Wednesday, June 07, 2006

Beyond Regions

Recent hot terms for igniting economic development include "entrepeneurship", "knowledge management", "knowledge economy", and "regional innovation economies". Kenichi Ohmae hypothesized, in his book The End of the Nation-State, that regions would supplant states as the primary geographic unit of the global economy. To the extent that regions cross established national borders (see European Union), we are witnessing a novel development and an economic opportunity. But regional economies within nation states are old news and do not offer a robust model for economic development.

However, intranational regions could integrate globally in order to jumpstart the local economy. Why do you need a regional identity to accomplish this?

Another model for a regional innovation economy would be the return of the city-state. The process of economic globalizaiton could be understood as the intensification of the networks between global cities. The scale of the nation-state is diminished, removing the mediation between the city and the world.

Missing from this discussion is the increasing mobility of labor, domestically and internationally.
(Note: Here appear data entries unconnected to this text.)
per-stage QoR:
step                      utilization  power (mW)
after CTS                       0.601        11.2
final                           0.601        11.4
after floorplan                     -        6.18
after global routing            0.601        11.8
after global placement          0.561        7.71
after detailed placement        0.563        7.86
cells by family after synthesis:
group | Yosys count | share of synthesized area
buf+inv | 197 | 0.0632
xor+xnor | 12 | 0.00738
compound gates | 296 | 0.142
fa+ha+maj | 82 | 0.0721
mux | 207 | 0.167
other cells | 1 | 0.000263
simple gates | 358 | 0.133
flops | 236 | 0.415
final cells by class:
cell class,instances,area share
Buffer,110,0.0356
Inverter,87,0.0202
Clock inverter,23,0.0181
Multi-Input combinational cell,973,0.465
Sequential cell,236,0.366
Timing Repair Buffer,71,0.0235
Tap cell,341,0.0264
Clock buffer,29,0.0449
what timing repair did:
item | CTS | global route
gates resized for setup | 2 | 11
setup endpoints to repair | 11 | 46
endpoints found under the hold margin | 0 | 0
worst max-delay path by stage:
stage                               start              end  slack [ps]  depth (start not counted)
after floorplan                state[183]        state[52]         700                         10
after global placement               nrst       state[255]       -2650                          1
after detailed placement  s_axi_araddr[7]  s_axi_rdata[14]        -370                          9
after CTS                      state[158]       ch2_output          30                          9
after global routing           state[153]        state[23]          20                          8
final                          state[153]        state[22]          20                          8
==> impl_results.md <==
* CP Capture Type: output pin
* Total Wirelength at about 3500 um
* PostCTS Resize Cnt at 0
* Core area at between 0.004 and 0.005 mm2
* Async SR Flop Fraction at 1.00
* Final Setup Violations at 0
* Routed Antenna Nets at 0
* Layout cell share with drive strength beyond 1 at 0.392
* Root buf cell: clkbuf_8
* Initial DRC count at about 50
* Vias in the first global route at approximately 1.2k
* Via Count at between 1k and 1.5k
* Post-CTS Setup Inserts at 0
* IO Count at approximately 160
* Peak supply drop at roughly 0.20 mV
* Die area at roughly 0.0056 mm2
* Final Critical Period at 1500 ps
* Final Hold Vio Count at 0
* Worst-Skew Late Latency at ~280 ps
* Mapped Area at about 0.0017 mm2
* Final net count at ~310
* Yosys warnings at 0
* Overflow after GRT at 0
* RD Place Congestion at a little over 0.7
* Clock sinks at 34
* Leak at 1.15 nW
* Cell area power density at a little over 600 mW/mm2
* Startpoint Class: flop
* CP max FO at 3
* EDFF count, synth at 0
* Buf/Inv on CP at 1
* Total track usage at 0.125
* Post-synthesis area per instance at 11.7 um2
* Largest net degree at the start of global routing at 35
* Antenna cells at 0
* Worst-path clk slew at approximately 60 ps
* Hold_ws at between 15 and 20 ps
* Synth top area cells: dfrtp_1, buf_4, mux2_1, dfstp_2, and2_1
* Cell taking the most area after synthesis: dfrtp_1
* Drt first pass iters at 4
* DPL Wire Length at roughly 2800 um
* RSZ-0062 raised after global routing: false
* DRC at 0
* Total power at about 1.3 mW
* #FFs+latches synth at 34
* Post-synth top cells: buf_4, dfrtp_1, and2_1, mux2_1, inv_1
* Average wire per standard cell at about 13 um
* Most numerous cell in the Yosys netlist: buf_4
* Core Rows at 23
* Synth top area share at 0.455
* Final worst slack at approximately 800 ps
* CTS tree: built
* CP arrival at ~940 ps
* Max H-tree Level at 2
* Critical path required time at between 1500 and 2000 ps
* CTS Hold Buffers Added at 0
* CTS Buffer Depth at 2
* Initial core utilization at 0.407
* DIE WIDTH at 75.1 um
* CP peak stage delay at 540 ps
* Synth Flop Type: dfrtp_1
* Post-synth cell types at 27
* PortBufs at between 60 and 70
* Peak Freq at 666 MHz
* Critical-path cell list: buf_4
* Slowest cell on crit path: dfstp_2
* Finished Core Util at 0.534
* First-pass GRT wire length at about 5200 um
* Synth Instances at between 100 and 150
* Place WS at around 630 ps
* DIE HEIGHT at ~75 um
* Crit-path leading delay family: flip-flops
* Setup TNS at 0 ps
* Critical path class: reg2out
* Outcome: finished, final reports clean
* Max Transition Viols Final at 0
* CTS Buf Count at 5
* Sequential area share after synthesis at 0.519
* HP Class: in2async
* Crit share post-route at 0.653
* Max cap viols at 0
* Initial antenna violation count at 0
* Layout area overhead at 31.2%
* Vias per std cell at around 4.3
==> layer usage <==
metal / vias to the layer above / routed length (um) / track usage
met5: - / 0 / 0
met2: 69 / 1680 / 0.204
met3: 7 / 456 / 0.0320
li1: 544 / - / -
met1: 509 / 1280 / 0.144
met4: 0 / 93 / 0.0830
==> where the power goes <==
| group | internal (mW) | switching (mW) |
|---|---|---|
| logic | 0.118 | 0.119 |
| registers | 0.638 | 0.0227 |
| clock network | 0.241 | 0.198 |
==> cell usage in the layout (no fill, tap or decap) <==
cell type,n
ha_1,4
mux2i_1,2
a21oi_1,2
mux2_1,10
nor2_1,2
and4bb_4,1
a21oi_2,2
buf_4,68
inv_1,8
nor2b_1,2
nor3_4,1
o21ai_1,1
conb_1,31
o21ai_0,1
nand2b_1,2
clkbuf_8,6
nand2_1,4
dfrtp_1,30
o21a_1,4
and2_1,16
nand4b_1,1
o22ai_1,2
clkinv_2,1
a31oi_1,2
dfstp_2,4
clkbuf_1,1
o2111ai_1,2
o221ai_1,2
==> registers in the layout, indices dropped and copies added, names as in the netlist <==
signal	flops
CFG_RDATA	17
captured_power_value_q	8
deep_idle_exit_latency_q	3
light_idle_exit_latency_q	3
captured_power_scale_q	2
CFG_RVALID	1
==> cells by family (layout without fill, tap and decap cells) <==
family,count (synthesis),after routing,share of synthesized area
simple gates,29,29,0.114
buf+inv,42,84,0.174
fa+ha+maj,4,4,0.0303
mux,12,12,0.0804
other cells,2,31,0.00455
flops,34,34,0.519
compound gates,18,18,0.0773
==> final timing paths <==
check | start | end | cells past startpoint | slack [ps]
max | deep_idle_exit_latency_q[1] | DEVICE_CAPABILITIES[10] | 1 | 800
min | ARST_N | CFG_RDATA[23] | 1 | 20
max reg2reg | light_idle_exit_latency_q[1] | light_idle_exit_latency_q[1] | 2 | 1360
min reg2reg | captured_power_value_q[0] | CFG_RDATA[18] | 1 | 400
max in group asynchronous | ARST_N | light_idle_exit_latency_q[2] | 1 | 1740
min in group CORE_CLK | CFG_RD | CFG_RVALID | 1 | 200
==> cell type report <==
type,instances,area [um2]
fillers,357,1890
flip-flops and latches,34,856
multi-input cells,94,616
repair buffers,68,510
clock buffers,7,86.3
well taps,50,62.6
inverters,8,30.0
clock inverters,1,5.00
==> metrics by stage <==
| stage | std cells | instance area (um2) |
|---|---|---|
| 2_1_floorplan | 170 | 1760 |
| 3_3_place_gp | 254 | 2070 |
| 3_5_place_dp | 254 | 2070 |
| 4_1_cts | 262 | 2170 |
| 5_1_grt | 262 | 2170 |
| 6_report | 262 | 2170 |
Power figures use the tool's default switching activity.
[config.mk]
export PLATFORM = sky130hd
export DESIGN_NAME = cts_scan_ctrl
export DESIGN_NICKNAME = d
export VERILOG_FILES = /design/src/rtl/cts_pkg.sv /design/src/rtl/cts_buzzer.sv /design/src/rtl/cts_detect.sv /design/src/rtl/cts_scan_ctrl.sv
export SDC_FILE = /design/constraint.sdc
export NUM_CORES = 2
export LEC_CHECK = 0
export BUFFER_PORTS_ARGS = -buffer_cell sky130_fd_sc_hd__buf_2
export CELL_PAD_IN_SITES_DETAIL_PLACEMENT = 1
export CELL_PAD_IN_SITES_GLOBAL_PLACEMENT = 2
export CORE_MARGIN = 4
export CORE_UTILIZATION = 40
export CTS_CLUSTER_SIZE = 16
export DETAILED_ROUTE_END_ITERATION = 12
export GPL_ROUTABILITY_DRIVEN = 0
export PLACE_DENSITY_LB_ADDON = 0.1
export REMOVE_ABC_BUFFERS = 1
export SLEW_MARGIN = 20
export SYNTH_ARGS = -nofsm -noshare
export SYNTH_HDL_FRONTEND = slang
export SYNTH_SLANG_ARGS = --single-unit
[constraint.sdc]
create_clock -name ref_clk -period 5.08 [get_ports ref_clk]
set_input_delay 0.762 -clock ref_clk [delete_from_list [all_inputs] [get_ports ref_clk]]
set_output_delay 0.762 -clock ref_clk [all_outputs]
set_load 0.05 [all_outputs]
Increasingly, where you are is less important than who you are. In other words, the economic utility of the region is in the decline.

The goal shouldn't be to network a region, but to network a people who share a common identity. That common identity could be a shared cause. Or, it could be a regional identity carried with people wherever they can find work.

The primary barrier to developing this relatively ageographical network is the socialization to non face-to-face interactions. MySpace is a good example of a demographic socializing in a new medium. So are Blogger and the various sports fansites. The trick is turning these social networks into economic networks, fostering an explosion of

Pittsburgh could be a center for this emerging economy.